Re: wildcard resource representation

Phil Archer wrote:
>
> Our work is, of course, driven by its use cases. Ours are centred on 
> things like trustmarks, standards compliance and, potentially, 
> licensing. In all those scenarios you need to be describing a defined 
> set of resources, typically those collected in a Web site. Therefore 
> we believe some restriction on what is being described is necessary 
> and we define <wdr:ResourceSet /> as the empty set. That said, your 
> example raises an issue we've not discussed, i.e. what if the RS 
> definition is tantamount to the universal set. Hmmmm...

It sounds as if our use cases are not that similar. You want to 
basically match different forms of URIs. I want to answer questions 
like, "Which principals can access this resource? Perhaps a particular 
individual, three particular individuals, any individuals of the class 
of users, any individuals at all, individuals who have purchased the 
resource, etc."

So like most other things I've had to roll my own.

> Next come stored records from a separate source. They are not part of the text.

[design/flow/config.mk]
export PLATFORM = sky130hd
export DESIGN_NAME = CPU_6507
export DESIGN_NICKNAME = CPU_6507
export VERILOG_FILES = /design/flow/design.v
export SDC_FILE = /design/flow/constraint.sdc
export NUM_CORES = 4
export LEC_CHECK = 0
export CAP_MARGIN = 20
export CORE_MARGIN = 2
export CORE_UTILIZATION = 59
export SETUP_SLACK_MARGIN = 2.28
export SLEW_MARGIN = 20
[design/flow/constraint.sdc]
create_clock -name core_clock -period 8.36 [get_ports {clk}]
set_input_delay 1.6720 -clock core_clock [delete_from_list [all_inputs] [get_ports {clk}]]
set_output_delay 1.6720 -clock core_clock [all_outputs]
set_load 0.01 [all_outputs]
[design/flow/design.v]
module CPU_6507(
	output [12:0] addr_bus,
	output reg [7:0] d_out,
	input [7:0] d_in,
	output reg wenb,
	input clk,
	input rstb,
	input rdy
);
reg [7:0] A;
reg [7:0] X;
reg [7:0] Y;
reg carry;
reg intr_disable;
reg overflow;
reg decimal;
reg [7:0] stack_ptr;
reg negative;
reg zero;
reg [15:0] PC;
reg [15:0] full_addr;
assign addr_bus = full_addr[12:0];
reg [7:0] addr_in_buff;
reg [7:0] I;
reg is_reset;
reg [3:0] phase;
wire [7:0] instr = phase == 1 ? d_in : I;
wire isNOP = instr == 8'hEA;
wire isLoadOrStore = instr[7:6] == 2'b10 && !isNOP && !(
		instr == 8'h90 ||
		instr == 8'hB0 ||
		instr[3:0] == 4'h8 ||
		instr[3:0] == 4'hA
	);
wire isLoad = isLoadOrStore && instr[5];
wire isStore = isLoadOrStore && !instr[5];
wire isJSR = instr == 8'h20;
wire isRTS = instr == 8'h60;
wire isRTI = instr == 8'h40;
wire isTransfer = instr == 8'h98 || instr == 8'hA8 || (instr[3:0] == 4'hA && instr[7:6] == 2'b10);
wire isBranch = instr[4:0] == 5'h10;
wire isJump = instr == 8'h4C || instr == 8'h6C;
wire isStack = ~instr[7] && instr[4:0] == 5'h08;
wire pull = instr[5];
wire isSpecial = (~instr[7] && instr[4:0] == 5'h18) || instr == 8'hB8 || instr == 8'hD8 || instr == 8'hF8;
wire isArith = !isLoadOrStore && !isNOP && !isTransfer && !isBranch && !isJump && !isTransfer && !isStack && !isSpecial;
wire isBreak = instr == 8'h00;
wire isImplied = instr[3:0] == 4'hA || instr[3:0] == 4'h8;
wire isImmediate = instr[4:0] == 5'h09 || instr[3:0] == 4'h02 || (instr[7] && ~instr[4] && instr[3:0] == 0); 
wire isIndexed = instr[4];
wire indexedByY = instr[3:0] == 4'h1 || instr[3:0] == 4'h9 || instr == 8'h96 || instr == 8'hB6 || instr == 8'hBE;
wire indexedIndirect = instr[4:0] == 5'h01;
wire indirectIndexed = instr[4:0] == 5'h11;
wire zeropage = (indexedIndirect || indirectIndexed || instr[3:2] == 2'b01) && !isImplied;
wire addr16 = !isImmediate && (instr[3:0] == 4'h9 || instr[3:2] == 2'b11 || instr == 8'h20) && !isImplied;
wire isCompare = (instr[7:5] == 3'b110 && instr[1:0] == 2'b01) || instr[3:0] == 4'h4 || instr[3:0] == 4'h0 || instr[3:0] == 4'hC;
wire isBit = instr == 8'h2C || instr == 8'h24;
wire [7:0] ALU_in1 = ~instr[0] && instr[3:0] != 4'hA && ~instr[7] ? d_in : (  
		instr[7] && instr[1:0] == 2'b00 ? (instr[5] ? X : Y) : (
		instr[7] && instr[1:0] == 2'b01 ? A : (
		(instr[7] && instr[1:0] == 2'b10 && instr != 8'hCA) || isBit ? d_in : (
		instr == 8'hCA ? X : (instr == 8'h88 ? Y : A)
	))));
wire [7:0] ALU_in2 = d_in;
wire [7:0] ALU_nin2 = ~d_in;
reg [8:0] ALU_res;
wire [7:0] ALU_sub = ALU_in1 - ALU_in2;
wire [7:0] ALU_sbc = ALU_sub - !carry;
wire [3:0] ALU_opsel = {instr[0], instr[7:5]};
wire [8:0] CMP_res = {1'b0, ALU_in1} + {1'b0, ALU_nin2} + 9'd1;
always @(*) begin
	case(ALU_opsel)
		0: ALU_res <= {ALU_in1, 1'b0};
		1: ALU_res <= {ALU_in1, carry};
		2: ALU_res <= {ALU_in1[0], 1'b0, ALU_in1[7:1]};
		3: ALU_res <= {ALU_in1[0], carry, ALU_in1[7:1]};
		4: ALU_res <= {carry, ALU_in1 - 1'b1};
		5: ALU_res <= {carry, ALU_in1};
		6: ALU_res <= instr == 8'hC8 ? {carry, ALU_in1 + 1'b1} : {carry, ALU_in1 - 1'b1};
		7: ALU_res <= {carry, ALU_in1 + 1'b1};
		8: ALU_res <= {carry, ALU_in1 | ALU_in2};
		9: ALU_res <= {carry, ALU_in1 & ALU_in2};
		10: ALU_res <= {carry, ALU_in1 ^ ALU_in2};
		11: ALU_res <= ALU_in1 + ALU_in2 + carry;
		12: ALU_res <= {carry, ALU_in1};
		13: ALU_res <= {carry, ALU_in1};
		14: ALU_res <= ALU_in1 + ALU_nin2 + 1'b1;
		15: ALU_res <= ALU_in1 + ALU_nin2 + carry;
	endcase
end
wire toA = !isLoadOrStore && !isCompare && (
		instr[3:0] == 4'h1 ||
		instr[3:0] == 4'h5 ||
		instr[3:0] == 4'h9 ||
		(instr[3:0] == 4'hA && ~instr[7]) ||
		instr[3:0] == 4'hD
	);
wire toY = instr == 8'hC8 || instr == 8'h88;
wire toX = instr == 8'hE8 || instr == 8'hCA;
wire toMem = (instr[3:0] == 4'hE || instr[3:0] == 4'h6) && !isLoadOrStore;
wire loadstoreTargetA = instr[1:0] == 2'b01;
wire loadstoreTargetX = instr[1:0] == 2'b10;
wire loadstoreTargetY = instr[1:0] == 2'b00;
wire [7:0] status_word = {negative, overflow, 1'b0, 1'b0, decimal, intr_disable, zero, carry};
reg should_branch;
always @(*) begin
	case(instr[7:5])
		0: should_branch <= negative == 1'b0;
		1: should_branch <= negative == 1'b1;
		2: should_branch <= overflow == 1'b0;
		3: should_branch <= overflow == 1'b1;
		4: should_branch <= carry == 1'b0;
		5: should_branch <= carry == 1'b1;
		6: should_branch <= zero == 1'b0;
		7: should_branch <= zero == 1'b1;
	endcase
end
wire [2:0] transfer_idx = {instr[1], instr[5:4]};
reg [7:0] transfer_source;
always @(*) begin
	case(transfer_idx)
		1: transfer_source <= Y;
		2: transfer_source <= A;
		4: transfer_source <= X;
		5: transfer_source <= X;
		6: transfer_source <= A;
		7: transfer_source <= stack_ptr;
		default: transfer_source <= A;
	endcase
end
always @(posedge clk) begin
	if(!rstb) begin
		d_out <= 8'h00;
		full_addr <= 16'h0000;
		phase <= 2;
		is_reset <= 1'b1;
		I <= 8'h00;  
		wenb <= 1'b1;
		carry <= 1'b0;
		addr_in_buff <= 8'h00;
		intr_disable <= 1'b1;
		overflow <= 1'b0;
		decimal <= 1'b0;
		stack_ptr <= 8'h00;
		negative <= 1'b0;
		A <= 8'h00;
		X <= 8'h00;
		Y <= 8'h00;
		zero <= 1'b1;
	end else if(rdy) begin
		phase <= phase + 1;
		if(phase == 0) begin
			wenb <= 1'b1;
			full_addr <= PC;
			PC <= PC + 1;
		end else if(phase == 1) begin
			I <= d_in;
			if(isNOP) begin
				phase <= 0;
			end else if(isStack) begin
				if(pull) begin
					full_addr <= {8'h01, stack_ptr + 1'b1};
					stack_ptr <= stack_ptr + 1'b1;
					wenb <= 1'b1;
					phase <= 4;
				end else begin
					full_addr <= {8'h01, stack_ptr};
					stack_ptr <= stack_ptr - 1'b1;
					wenb <= 1'b0;
					d_out <= instr[6] ? A : status_word;
					phase <= 0;
				end
			end else if(isSpecial) begin
				case(instr[7:5])
					0: carry <= 1'b0;
					1: carry <= 1'b1;
					2: intr_disable <= 1'b0;
					3: intr_disable <= 1'b1;
					5: overflow <= 1'b0;
					6: decimal <= 1'b0;
					7: decimal <= 1'b1;
				endcase
				phase <= 0;
			end else if(isRTS || isRTI) begin
				phase <= isRTS ? 14 : 13;
				full_addr <= {8'h01, stack_ptr + 1'b1};
				stack_ptr <= stack_ptr + 1;
				wenb <= 1'b1;
			end else if(isTransfer) begin
				case(transfer_idx)
					1: A <= transfer_source;
					2: Y <= transfer_source;
					4: A <= transfer_source;
					5: stack_ptr <= transfer_source;
					6: X <= transfer_source;
					7: X <= transfer_source;
				endcase
				if(transfer_idx != 5) begin
					negative <= transfer_source[7];
					zero <= transfer_source == 8'h00;
				end
				phase <= 0;
			end else begin
				if(isImmediate || isBranch) begin
					full_addr <= PC;
					PC <= PC + 1;
					phase <= 4;
				end
				if(zeropage || addr16 || isJump || isJSR) begin
					full_addr <= PC;
					PC <= PC + 1;
				end
			end
		end else if(phase == 2) begin
			if(isBreak) begin
				full_addr <= 16'hFFFC | (~is_reset << 1);
			end else begin
				if(zeropage) begin
					if(indexedIndirect) begin
						full_addr <= {8'h00, d_in + X};
						phase <= 8;
					end else if(indirectIndexed) begin
						full_addr <= {8'h00, d_in};
						phase <= 8;
					end else if(isIndexed) begin
						full_addr <= {8'h00, d_in + (indexedByY ? Y : X)};
						phase <= 4;
					end else begin
						full_addr <= {8'h00, d_in};
						phase <= 4;
					end
				end
				if(addr16 || isJump || isJSR) begin
					addr_in_buff <= d_in;
					full_addr <= PC;
					PC <= PC + 1;
					if(isJSR) begin
						phase <= 10;
					end
				end
			end
		end else if(phase == 3) begin
			if(isBreak) begin
				addr_in_buff <= d_in;
				full_addr <= full_addr | 1;
			end else if(addr16 || isJump) begin
				if(instr == 8'h6C) begin
					full_addr <= {d_in, addr_in_buff};
					phase <= 8;
				end else if(isIndexed) begin
					full_addr <= {d_in, addr_in_buff} + (indexedByY ? Y : X);
				end else begin
					full_addr <= {d_in, addr_in_buff};
				end
			end
		end else if(phase == 4) begin
			phase <= 0;
			if(isBreak) begin
				if(is_reset) begin
					PC <= {d_in, addr_in_buff};
				end else begin
					phase <= 10;
				end
				is_reset <= 1'b0;
			end else if(isStack) begin
				if(instr[6]) begin
					A <= d_in;
					negative <= d_in[7];
					zero <= d_in == 8'h00;
				end else begin
					negative <= d_in[7];
					overflow <= d_in[6];
					decimal <= d_in[3];
					intr_disable <= d_in[2];
					zero <= d_in[1];
					carry <= d_in[0];
				end
			end else if(isJump) begin
				PC <= full_addr;
			end else if(isBranch) begin
				if(should_branch) begin
					PC <= PC + {d_in[7], d_in[7], d_in[7], d_in[7], d_in[7], d_in[7], d_in[7], d_in[7], d_in};
				end
			end else if(isBit) begin
				negative <= ALU_in1[7];
				overflow <= ALU_in1[6];
				zero <= (A & d_in) == 8'h00;
			end else if(isLoadOrStore) begin
				if(isLoad) begin
					if(loadstoreTargetA) begin
						A <= d_in;
					end else if(loadstoreTargetX) begin
						X <= d_in;
					end else if(loadstoreTargetY) begin
						Y <= d_in;
					end
					negative <= d_in[7];
					zero <= d_in == 8'h00;
				end else if(isStore) begin
					if(loadstoreTargetA) begin
						d_out <= A;
					end else if(loadstoreTargetX) begin
						d_out <= X;
					end else if(loadstoreTargetY) begin
						d_out <= Y;
					end
					wenb <= 1'b0;
				end
			end else if(toMem) begin
				d_out <= ALU_res[7:0];
				wenb <= 1'b0;
				negative <= ALU_res[7];
				zero <= ALU_res[7:0] == 0;
				if(~instr[7]) begin
					carry <= ALU_res[8];
				end
			end else if(toA) begin
				A <= ALU_res[7:0];
				carry <= ALU_res[8];
				zero <= ALU_res[7:0] == 0;
				negative <= ALU_res[7];
				if(ALU_opsel == 4'd11 || ALU_opsel == 4'd15) begin
					overflow <= (ALU_in1[7] == (ALU_opsel == 4'd11 ? ALU_in2[7] : ALU_nin2[7])) && (ALU_res[7] != ALU_in1[7]);
				end
			end else if(toX) begin
				X <= ALU_res[7:0];
				zero <= ALU_res[7:0] == 0;
				negative <= ALU_res[7];
			end else if(toY) begin
				Y <= ALU_res[7:0];
				zero <= ALU_res[7:0] == 0;
				negative <= ALU_res[7];
			end else if(isCompare) begin
				carry <= CMP_res[8];
				zero <= CMP_res[7:0] == 0;
				negative <= CMP_res[7];
			end
		end else if(phase == 8) begin
			addr_in_buff <= d_in;
			full_addr <= {full_addr[15:8], full_addr[7:0] + 1'b1};
			wenb <= 1'b1;
		end else if(phase == 9) begin
			if(indirectIndexed) begin
				full_addr <= {d_in, addr_in_buff} + Y;
			end else begin
				full_addr <= {d_in, addr_in_buff};
			end
			phase <= 4;
		end else if(phase == 10) begin
			full_addr <= {8'h01, stack_ptr};
			d_out <= PC[15:8];
			PC[15:8] <= d_in;
			wenb <= 1'b0;
			stack_ptr <= stack_ptr - 1;
		end else if(phase == 11) begin
			full_addr <= {8'h01, stack_ptr};
			d_out <= PC[7:0];
			PC[7:0] <= addr_in_buff;
			wenb <= 1'b0;
			stack_ptr <= stack_ptr - 1;
			if(!isBreak) begin
				phase <= 0;
			end
		end else if(phase == 12) begin
			full_addr <= {8'h01, stack_ptr};
			d_out <= status_word;
			wenb <= 1'b0;
			stack_ptr <= stack_ptr - 1;
			phase <= 0;
			intr_disable <= 1'b1;
		end else if(phase == 13) begin
			negative <= d_in[7];
			overflow <= d_in[6];
			decimal <= d_in[3];
			intr_disable <= d_in[2];
			zero <= d_in[1];
			carry <= d_in[0];
			full_addr <= {8'h01, stack_ptr + 1'b1};
			stack_ptr <= stack_ptr + 1;
			wenb <= 1'b1;
		end else if(phase == 14) begin
			PC[7:0] <= d_in;
			full_addr <= {8'h01, stack_ptr + 1'b1};
			stack_ptr <= stack_ptr + 1;
			wenb <= 1'b1;
		end else if(phase == 15) begin
			PC[15:8] <= d_in;
			full_addr <= {8'h01, stack_ptr + 1'b1};
			wenb <= 1'b1;
			phase <= 0;
		end else begin
			phase <= 0;
		end
	end
end
endmodule
[design/flow/run.sh]
#!/bin/bash
# the make line also repeats each setting of config.mk as NAME=value (left out here)
make -C /OpenROAD-flow-scripts/flow DESIGN_CONFIG=/design/flow/config.mk WORK_HOME=/design/flow/orfs CLKGATE_MAP_FILE= finish
==> results.py, run 1 <==
# Physical implementation metrics
metrics = {
    "status": {
        "outcome": "complete, no violations",
    },
    "critical_path": {
        "worstSetupPathType": "input pin to flop",
        "worst_ep_required_time_ns": 8.62,
        "crit_path_cell_trace": "buf_12 -> or4b_4 -> buf_6 -> or4_4 -> and3_1 -> a211o_1 -> a211oi_2 -> nor2_1 -> ha_2 -> xor2_1 -> a41o_1 -> a21oi_2 -> o32a_1 -> a211oi_2 -> and2_4 -> a211oi_2 -> o311a_1",
        "critPathTopFamily": "AND-OR/OR-AND gates",
        "worstRegToRegCells": 20,
        "worst-path-max-fanout": 7,
        "crit_cells": 17,
        "endpoint_kind": "flop",
        "arrival_ns": 6.41,
        "worstPathBufferInverterCount": 2,
        "crit_start": "d_in[2]",
        "worstReg2RegEnd": "Y[7]$_SDFFE_PN0P_",
        "path_common_cell": "a211oi_2",
        "r2r_setup_slack_ns": 2.33,
        "cp-endpoint": "Y[7]$_SDFFE_PN0P_",
        "critical_path.slowest_cell": "or4b_4",
        "cp_slowest_stage_delay_ns": 0.55,
        "critical_path.startpoint_type": "input pin",
        "worstReg2RegStart": "phase[0]$_SDFFE_PN0P_",
    },
    "power_and_ir_drop": {
        "reported_sequential_group_power_uw": 671,
        "p_leak_uw": 0.00598,
        "vdd.ir_drop.worst_uv": 141,
        "pwr-share-seq": 0.204,
        "power-top-group": "combinational logic",
        "power-per-cell-area_nw_per_um2": 202,
        "power.share.clock": 0.137,
        "switching_share": 0.533,
        "internal_power_consumption_uw": 1540,
        "p_switching_uw": 1750,
        "comb_power_share": 0.659,
        "powerClk_uw": 451,
        "powerComb_uw": 2170,
    },
    "timing": {
        "hold_viol_final": 0,
        "post-route-worst-setup-slack_ns": 2.21,
        "final_period_minus_worst_setup_slack_ns": 6.15,
        "skew_ns": 0.0152,
        "grt_setup_unrepaired": "yes",
        "timing.setup.tns_ns": 0,
        "drv_slew": 0,
        "fmax_mhz": 163,
        "tightest_slew_ns": 1.24,
        "final-setup-viol-count": 0,
        "share_of_the_clock_period_used_by_the_worst_path_after_layout": 0.735,
        "max_slew_margin": 0.170,
    },
    "synthesis": {
        "floorplan.nets": 2187,
        "unique_masters_post_synth": 109,
        "yosys.area_share.adder": 0.0830,
        "netlist.top_cell.by_area": "dfxtp_1",
        "yosys_warnings": 1,
        "post_synth_main_logic_family": "AND-OR/OR-AND gates",
        "synth.cellmix.simpleShare": 0.236,
        "dominantRegCellSynth": "dfxtp_1",
        "ys_seq_elements": 100,
        "synthMuxAreaShare": 0.0461,
        "yosys-top-cells-count": "217 x nand2_1, 202 x nor2_1, 172 x a21oi_1",
        "post_synth_inst_count": 2084,
        "synth-compound-area-share": 0.359,
        "synth.avg_cell_area_um2": 7.05,
        "synth.top_cell.area_share": 0.115,
        "yosys.stat.chipArea_um2": 14700,
        "yosys.cell_count.top_type": "nand2_1",
        "synth-cells-yosys": 2084,
        "number_of_enable_type_register_cells_in_the_synthesized_netlist": 16,
        "ys_async_sr_fraction": 0,
        "postSynthSeqShare": 0.147,
        "xor_xnor_cells_area_fraction": 0.0608,
        "mappedNetlistArea_um2": 14700,
        "post_synth_main_area_contributors": "dfxtp_1 11%, ha_1 7.1%, a21oi_1 5.9%, nand2_1 5.5%, nor2_1 5.2%",
    },
    "hold_path": {
        "hp-start": "d_out[0]$_SDFFE_PN0P_",
        "timing.hold.worst_path_depth": 2,
        "worstHoldEndpoint": "d_out[0]$_SDFFE_PN0P_",
        "min-delay-path-class": "flop to flop",
    },
    "cells_and_area": {
        "flow.area_growth_from_synthesis_pct": 10.7,
        "nNetsFinal": 2159,
        "filler_cell_count": 2219,
    },
    "cts": {
        "root_buffer": "clkbuf_16",
        "tritoncts": "done",
        "cts_sinks": 100,
        "clk_transition_reported_paths_ns": 0.08,
        "cts_buffer_depth": 2,
        "tritoncts.num_buffers": 9,
        "cts-htree-levels": 3,
        "clk-insertion-delay-late_ns": 0.39,
    },
    "placement": {
        "port_buffers": 32,
        "placement.setup.worst_slack_ns": 0.924,
        "globalplace.congestion": 1.11,
        "place.detailed.hpwl_mm": 51.2,
    },
    "routing": {
        "n_diodes": 0,
        "drc": 0,
        "dr_total_vias": 18900,
        "routed_wire_length_per_instance_um": 29.9,
        "starting_drc_count_in_detailed_routing": 3597,
        "route.final.wire_length_mm": 71.4,
        "avgViaCountPerCell": 7.92,
        "ant_nets": 0,
        "drt_pass1_iterations": 10,
    },
    "die": {
        "die.size.x_um": 162,
        "core_um2": 24400,
        "fp.dieH_um": 162,
        "io_pins": 33,
        "rows": 57,
        "initial_util": 0.602,
        "die-area_um2": 26200,
    },
    "global_routing": {
        "grt_antenna_before_repair": 3,
        "global_route.usage.total": 0.528,
        "grt_max_degree": 60,
        "overflow": 0,
        "grt_first_pass_wirelength_mm": 106,
        "vias_in_the_first_global_route": 17200,
    },
    "flow_run": {
        "number_of_openroad_warnings": 53,
        "drv.max_cap_violation_count": 0,
    },
}
## metal layers
layer	GRT usage	vias up	routed length, µm
met5	0	-	71
met4	0.343	8	6940
met3	0.210	593	11900
met2	0.774	1870	28200
met1	0.640	8631	24300
li1	-	7793	-
## final cells by class
class / count / area [µm²] / area share
Clock buffer: 11 / 233 / 0.0143
Inverter: 72 / 282 / 0.0173
Tap cell: 324 / 405 / 0.0249
Clock inverter: 5 / 42.5 / 0.00262
Multi-Input combinational cell: 1747 / 12100 / 0.743
Sequential cell: 100 / 2160 / 0.133
Timing Repair Buffer: 126 / 1060 / 0.0650
## timing repair
item / CTS / global route
cloned: 1 / 1
hold buffers: 0 / 0
setup endpoints to repair: 46 / 44
resized: 59 / 78
buffers inserted: 19 / 11
pin swaps: 19 / 40
## stage by stage
stage	utilization	cell area [µm²]	total power [µW]	hold slack, ns	cells
floorplan	-	14800	1950	0.446	2084
global placement	0.625	15200	2490	0.460	2336
detailed placement	0.625	15200	2510	0.476	2336
CTS	0.651	15900	3040	0.490	2372
global route	0.667	16300	3390	0.509	2385
finish	0.667	16300	3290	0.490	2385
==> run 2: changes to the inputs <==
Settings changed: ABC_AREA set to 0, CORE_UTILIZATION 59 to 72, CTS_CLUSTER_DIAMETER set to 197, CTS_CLUSTER_SIZE set to 99, SETUP_SLACK_MARGIN 2.28 to 0.6.
Clock period 8.36 ns to 2.6 ns, I/O delays scaled along.
==> run 2 against run 1 <==
Against the previous run: the flow now stops in detailed placement (3_5_place_dp); area after synthesis is the same; synthesized cell count is the same; die area shrank 18%.
==> results.py, run 2 <==
# Generated from Yosys and OpenROAD reports
metrics = {
    "synthesis": {
        "xor_xnor_cells_area_fraction": 0.0608,
        "synth-cells-yosys": 2084,
        "unique_masters_post_synth": 109,
        "synth.cellmix.simpleShare": 0.236,
        "synthMuxAreaShare": 0.0461,
        "post_synth_main_area_contributors": "dfxtp_1 11%, ha_1 7.1%, a21oi_1 5.9%, nand2_1 5.5%, nor2_1 5.2%",
        "dominantRegCellSynth": "dfxtp_1",
        "ys_seq_elements": 100,
        "yosys.stat.chipArea_um2": 14700,
        "postSynthSeqShare": 0.147,
        "synth.top_cell.area_share": 0.115,
        "ys_async_sr_fraction": 0,
        "yosys_warnings": 1,
        "post_synth_inst_count": 2084,
        "post_synth_main_logic_family": "AND-OR/OR-AND gates",
        "synth.avg_cell_area_um2": 7.05,
        "floorplan.nets": 2187,
        "synth-compound-area-share": 0.359,
        "mappedNetlistArea_um2": 14700,
        "yosys.cell_count.top_type": "nand2_1",
        "number_of_enable_type_register_cells_in_the_synthesized_netlist": 16,
        "yosys-top-cells-count": "217 x nand2_1, 202 x nor2_1, 172 x a21oi_1",
        "netlist.top_cell.by_area": "dfxtp_1",
        "yosys.area_share.adder": 0.0830,
    },
    "die": {
        "fp.dieH_um": 147,
        "io_pins": 33,
        "die.size.x_um": 147,
        "die-area_um2": 21600,
        "initial_util": 0.730,
        "rows": 52,
        "core_um2": 20100,
    },
    "status": {
        "flow.stopped_at": "detailed placement (3_5_place_dp)",
        "outcome": "aborted with a tool error",
        "error": "[ERROR DPL-0033] detailed placement checks failed during check placement.",
    },
    "placement": {
        "globalplace.congestion": 1.30,
        "port_buffers": 32,
    },
}
==> run 2: stage by stage <==
step | hold WS [ns] | total power [µW]
floorplan | 0.454 | 6670
global placement | 0.461 | 10000
==> run 3: changes to the inputs <==
Settings changed: CELL_PAD_IN_SITES_DETAIL_PLACEMENT set to 2, CORE_UTILIZATION 72 to 40, CTS_CLUSTER_DIAMETER 197 to not set, CTS_CLUSTER_SIZE 99 to not set, SETUP_SLACK_MARGIN 0.6 to not set, SLEW_MARGIN 20 to 40, TNS_END_PERCENT set to 10.
Clock period 2.6 ns to 9.0 ns, I/O delays scaled along.
==> run 3 against run 2 <==
Against the previous run: the run now finishes clean; area after synthesis is the same; synthesized cell count is the same; die area grew 78%.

This rule applies to a single identified resource:

<marmot:AccessRule>
    <marmot:select>
        <marmot:URISelector>
            <marmot:selectURI 
rdf:datatype="http://www.w3.org/2001/XMLSchema#anyURI">mailto:peter@example.com<marmot:selectURI>
        </marmot:URISelector>
    <marmot:select>
</marmot:AccessRule>

This rule applies to three identified resources:

<marmot:AccessRule>
    <marmot:select>
        <marmot:UnionSelector>
            <marmot:select>
                <marmot:URISelector>
                    <marmot:selectURI 
rdf:datatype="http://www.w3.org/2001/XMLSchema#anyURI">mailto:peter@example.com<marmot:selectURI>
                </marmot:URISelector>
                <marmot:URISelector>
                    <marmot:selectURI 
rdf:datatype="http://www.w3.org/2001/XMLSchema#anyURI">mailto:paul@example.com<marmot:selectURI>
                </marmot:URISelector>
                <marmot:URISelector>
                    <marmot:selectURI 
rdf:datatype="http://www.w3.org/2001/XMLSchema#anyURI">mailto:mary@example.com<marmot:selectURI>
                </marmot:URISelector>
            </marmot:select>
        </marmot:UnionSelector>
    </marmot:select>
</marmot:AccessRule>

This rule selects all resources of type MyType:

<marmot:AccessRule>
    <marmot:select>
        <marmot:PropertySelector>
            <marmot:selectProperty 
rdf:resource="http://www.w3.org/1999/02/22-rdf-syntax-ns#type"/>
            <marmot:selectValue rdf:resource="http://example.com#MyType"/>
        </marmot:PropertySelector>
    </marmot:select>
</marmot:AccessRule>

This rule selects all resources (as would the above example if the 
select type value was changed to rdf:Resource):

<marmot:AccessRule>
    <marmot:select>
        <marmot:UniversalSelector/>
    </marmot:select>
</marmot:AccessRule>

You can nest unions, intersections, negations, etc. for complex selections.